Detected remote with confidence 0.998 at location [40.16, 70.81, 175.55, 117.98]
Detected remote with confidence 0.996 at location [333.24, 72.55, 368.33, 187.66]
Detected couch with confidence 0.995 at location [-0.02, 1.15, 639.73, 473.76]
Detected cat with confidence 0.999 at location [13.24, 52.05, 314.02, 470.93]
Detected cat with confidence 0.999 at location [345.4, 23.85, 640.37, 368.72]

5.3 YOLOv8

YOLOv8 需要使用 pip 或者 conda 安装。安装后提供 cli 和 Python 等两种运行方式。详情参见：https://docs.ultralytics.com/quickstart/。

5.4 ViT 图像分类

The Vision Transformer（ViT）是一种以监督方式在大量图像集合（即 ImageNet - 21k）上进行预训练的 Transformer 编码器模型（类似于 BERT），图像分辨率为 224x224 像素。接下来，该模型在 ImageNet（也称为 ILSVRC2012）上进行微调，这是一个包含 100 万张图像和 1000 个类别的数据集，图像分辨率同样为 224x224。

图像作为一系列固定大小的补丁（分辨率为 16x16）呈现给模型，这些补丁是线性嵌入的。还在序列开头添加一个[CLS]标记，用于分类任务。在将序列输入到 Transformer 编码器的层之前，还添加了绝对位置嵌入。

通过对模型进行预训练，它学习到图像的内部表示，然后可用于提取对下游任务有用的特征：例如，如果您有一个带标签图像的数据集，则可以通过在预训练的编码器顶部放置一个线性层来训练标准分类器。

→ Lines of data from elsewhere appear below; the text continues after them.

File: src/rtl/tune_pkg.sv
// Shared types and constants for the tune sequencer: FSM states, ROM entry layout,
// tune region bases and the active-low key codes understood by the tone generator.
package tune_pkg;

  typedef enum logic [2:0] {
    ST_IDLE,
    ST_LOAD,
    ST_PLAY,
    ST_GAP,
    ST_DONE
  } state_t;

  typedef struct packed {
    logic [7:0] key;
    logic [3:0] beats;
  } rom_entry_t;

  localparam logic [5:0] TUNE_BASE [0:2] = '{6'd0, 6'd16, 6'd32};
  localparam logic [3:0] END_BEATS  = 4'd0;
  localparam logic [7:0] KEY_SILENT = 8'hff;
  localparam logic [1:0] TUNE_NONE  = 2'd3;

  // One key line pulled low per note, low octave DO..SI then high DO.
  localparam logic [7:0] NOTE_DO  = 8'hfe;
  localparam logic [7:0] NOTE_RE  = 8'hfd;
  localparam logic [7:0] NOTE_MI  = 8'hfb;
  localparam logic [7:0] NOTE_FA  = 8'hf7;
  localparam logic [7:0] NOTE_SO  = 8'hef;
  localparam logic [7:0] NOTE_LA  = 8'hdf;
  localparam logic [7:0] NOTE_SI  = 8'hbf;
  localparam logic [7:0] NOTE_HDO = 8'h7f;

  function automatic logic [1:0] first_pending(input logic [2:0] p);
    if (p[0]) return 2'd0;
    if (p[1]) return 2'd1;
    if (p[2]) return 2'd2;
    return TUNE_NONE;
  endfunction

  function automatic logic [5:0] base_addr(input logic [1:0] k);
    return (k == TUNE_NONE) ? 6'd0 : TUNE_BASE[k];
  endfunction

endpackage

File: src/rtl/tune_rom.sv
// Combinational melody ROM: 16 entries per tune, {key, beats}, beats==0 ends a tune.
// TUNE2_NOTES trims tune 2; at 16 the region has no end marker at all.
module tune_rom
  import tune_pkg::*;
#(
  parameter int TUNE2_NOTES = 12
) (
  input  logic [5:0] addr,
  output rom_entry_t entry
);

  localparam rom_entry_t TUNE2 [0:15] = '{
    '{NOTE_LA, 4'd3}, '{NOTE_SI, 4'd3}, '{NOTE_HDO, 4'd2}, '{NOTE_SO, 4'd1},
    '{NOTE_FA, 4'd2}, '{NOTE_MI, 4'd1}, '{NOTE_RE, 4'd2},  '{NOTE_DO, 4'd3},
    '{NOTE_MI, 4'd1}, '{NOTE_SO, 4'd2}, '{NOTE_LA, 4'd1},  '{NOTE_HDO, 4'd2},
    '{NOTE_SI, 4'd1}, '{NOTE_LA, 4'd2}, '{NOTE_SO, 4'd1},  '{NOTE_DO, 4'd4}
  };

  always_comb begin
    entry = '{key: KEY_SILENT, beats: END_BEATS};
    case (addr)
      6'd0:  entry = '{key: NOTE_DO,  beats: 4'd2};
      6'd1:  entry = '{key: NOTE_MI,  beats: 4'd1};
      6'd2:  entry = '{key: NOTE_SO,  beats: 4'd1};
      6'd16: entry = '{key: NOTE_HDO, beats: 4'd1};
      default: begin
        if (addr[5:4] == 2'd2 && int'(addr[3:0]) < TUNE2_NOTES)
          entry = TUNE2[addr[3:0]];
      end
    endcase
  end

endmodule

File: src/rtl/tune_sequencer.sv
// Fixed-priority tune player: latches one-cycle requests, walks the selected ROM region
// and drives the tone generator key code and enable, with preemption by higher priority.
module tune_sequencer
  import tune_pkg::*;
#(
  parameter int BEAT_DIV    = 2500000,
  parameter int GAP_CYCLES  = 250000,
  parameter int TUNE2_NOTES = 12
) (
  input  logic       clk,
  input  logic       rst_n,
  input  logic [2:0] req,
  input  logic       mute,
  output logic [7:0] key_code,
  output logic       music_en,
  output logic       busy,
  output logic [1:0] cur_tune,
  output logic       done,
  output state_t     fsm_state
);

  localparam int CW = (BEAT_DIV > 1) ? $clog2(BEAT_DIV) : 1;
  localparam int GW = (GAP_CYCLES > 2) ? $clog2(GAP_CYCLES) : 1;
  localparam logic [CW-1:0] CYC_LAST = CW'(BEAT_DIV - 1);
  // The GAP state is one cycle short: the following LOAD fetch is the last silent cycle.
  localparam logic [GW-1:0] GAP_LAST = GW'((GAP_CYCLES > 1) ? GAP_CYCLES - 2 : 0);

  state_t         state;
  logic [2:0]     pending;
  logic [5:0]     addr;
  logic [3:0]     beat_cnt;
  logic [CW-1:0]  cyc_cnt;
  logic [GW-1:0]  gap_cnt;

  rom_entry_t     entry;
  logic [1:0]     grant;
  logic [2:0]     grant_mask;
  logic [2:0]     drop_mask;
  logic [2:0]     set_mask;
  logic           any_pending;
  logic           preempt;
  logic           take;

  tune_rom #(.TUNE2_NOTES(TUNE2_NOTES)) u_rom (
    .addr  (addr),
    .entry (entry)
  );

  always_comb begin
    grant       = first_pending(pending);
    any_pending = |pending;
    grant_mask  = any_pending ? (3'b001 << grant) : 3'b000;
    drop_mask   = (cur_tune != TUNE_NONE) ? (3'b001 << cur_tune) : 3'b000;
    set_mask    = req & ~drop_mask;
    preempt     = (state inside {ST_LOAD, ST_PLAY, ST_GAP}) && (grant < cur_tune);
    take        = preempt || ((state == ST_IDLE || state == ST_DONE) && any_pending);
  end

  assign fsm_state = state;

  always_ff @(posedge clk or negedge rst_n) begin
    if (!rst_n) begin
      state    <= ST_IDLE;
      pending  <= 3'b000;
      addr     <= 6'd0;
      beat_cnt <= 4'd0;
      cyc_cnt  <= '0;
      gap_cnt  <= '0;
      key_code <= KEY_SILENT;
      music_en <= 1'b0;
      busy     <= 1'b0;
      cur_tune <= TUNE_NONE;
      done     <= 1'b0;
    end else begin
      done    <= 1'b0;
      // A grant on the same edge as a request for that tune wins; the request is lost.
      pending <= (pending | set_mask) & ~(take ? grant_mask : 3'b000);
      if (take) begin
        state    <= ST_LOAD;
        addr     <= base_addr(grant);
        cur_tune <= grant;
        busy     <= 1'b1;
        music_en <= 1'b0;
      end else begin
        case (state)
          ST_IDLE: begin
            busy <= 1'b0;
          end
          ST_LOAD: begin
            if (entry.beats == END_BEATS) begin
              state    <= ST_DONE;
              done     <= 1'b1;
              key_code <= KEY_SILENT;
              cur_tune <= TUNE_NONE;
              music_en <= 1'b0;
            end else begin
              state    <= ST_PLAY;
              key_code <= entry.key;
              beat_cnt <= entry.beats;
              cyc_cnt  <= '0;
              music_en <= ~mute;
            end
          end
          ST_PLAY: begin
            music_en <= ~mute;
            if (cyc_cnt == CYC_LAST) begin
              cyc_cnt  <= '0;
              beat_cnt <= beat_cnt - 4'd1;
              if (beat_cnt == 4'd1) begin
                state    <= ST_GAP;
                key_code <= KEY_SILENT;
                music_en <= 1'b0;
                gap_cnt  <= '0;
              end
            end else begin
              cyc_cnt <= cyc_cnt + CW'(1);
            end
          end
          ST_GAP: begin
            if (gap_cnt == GAP_LAST) begin
              if (addr[3:0] == 4'hf) begin
                state    <= ST_DONE;
                done     <= 1'b1;
                key_code <= KEY_SILENT;
                cur_tune <= TUNE_NONE;
                music_en <= 1'b0;
              end else begin
                addr  <= addr + 6'd1;
                state <= ST_LOAD;
              end
            end else begin
              gap_cnt <= gap_cnt + GW'(1);
            end
          end
          ST_DONE: begin
            state <= ST_IDLE;
            busy  <= 1'b0;
          end
          default: begin
            state <= ST_IDLE;
          end
        endcase
      end
    end
  end

endmodule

通常会在 [CLS] 标记的顶部放置一个线性层，因为此标记的最后一个隐藏状态可以视为整个图像的表示。

image_classifier = pipeline("image-classification", 
                            model="google/vit-base-patch16-224", 
                            device=device)

class_results = image_classifier(image)
pprint(class_results)

[{'label': 'Egyptian cat', 'score': 0.9374417066574097},
 {'label': 'tabby, tabby cat', 'score': 0.038442544639110565},
 {'label': 'tiger cat', 'score': 0.014411404728889465},
 {'label': 'lynx, catamount', 'score': 0.003274324582889676},
 {'label': 'Siamese cat, Siamese', 'score': 0.000679593242239207}]

5.5 ViT 特征提取

视觉转换器（ViT）模型在 ImageNet-21k 上预训练，包含 1.4 亿张图片和 21843 个类别。其分辨率为 224 x 224。

from transformers import ViTImageProcessor, ViTModel
from PIL import Image
import requests

url = 'http://images.cocodataset.org/val2017/000000039769.jpg'
image = Image.open(requests.get(url, stream=True).raw)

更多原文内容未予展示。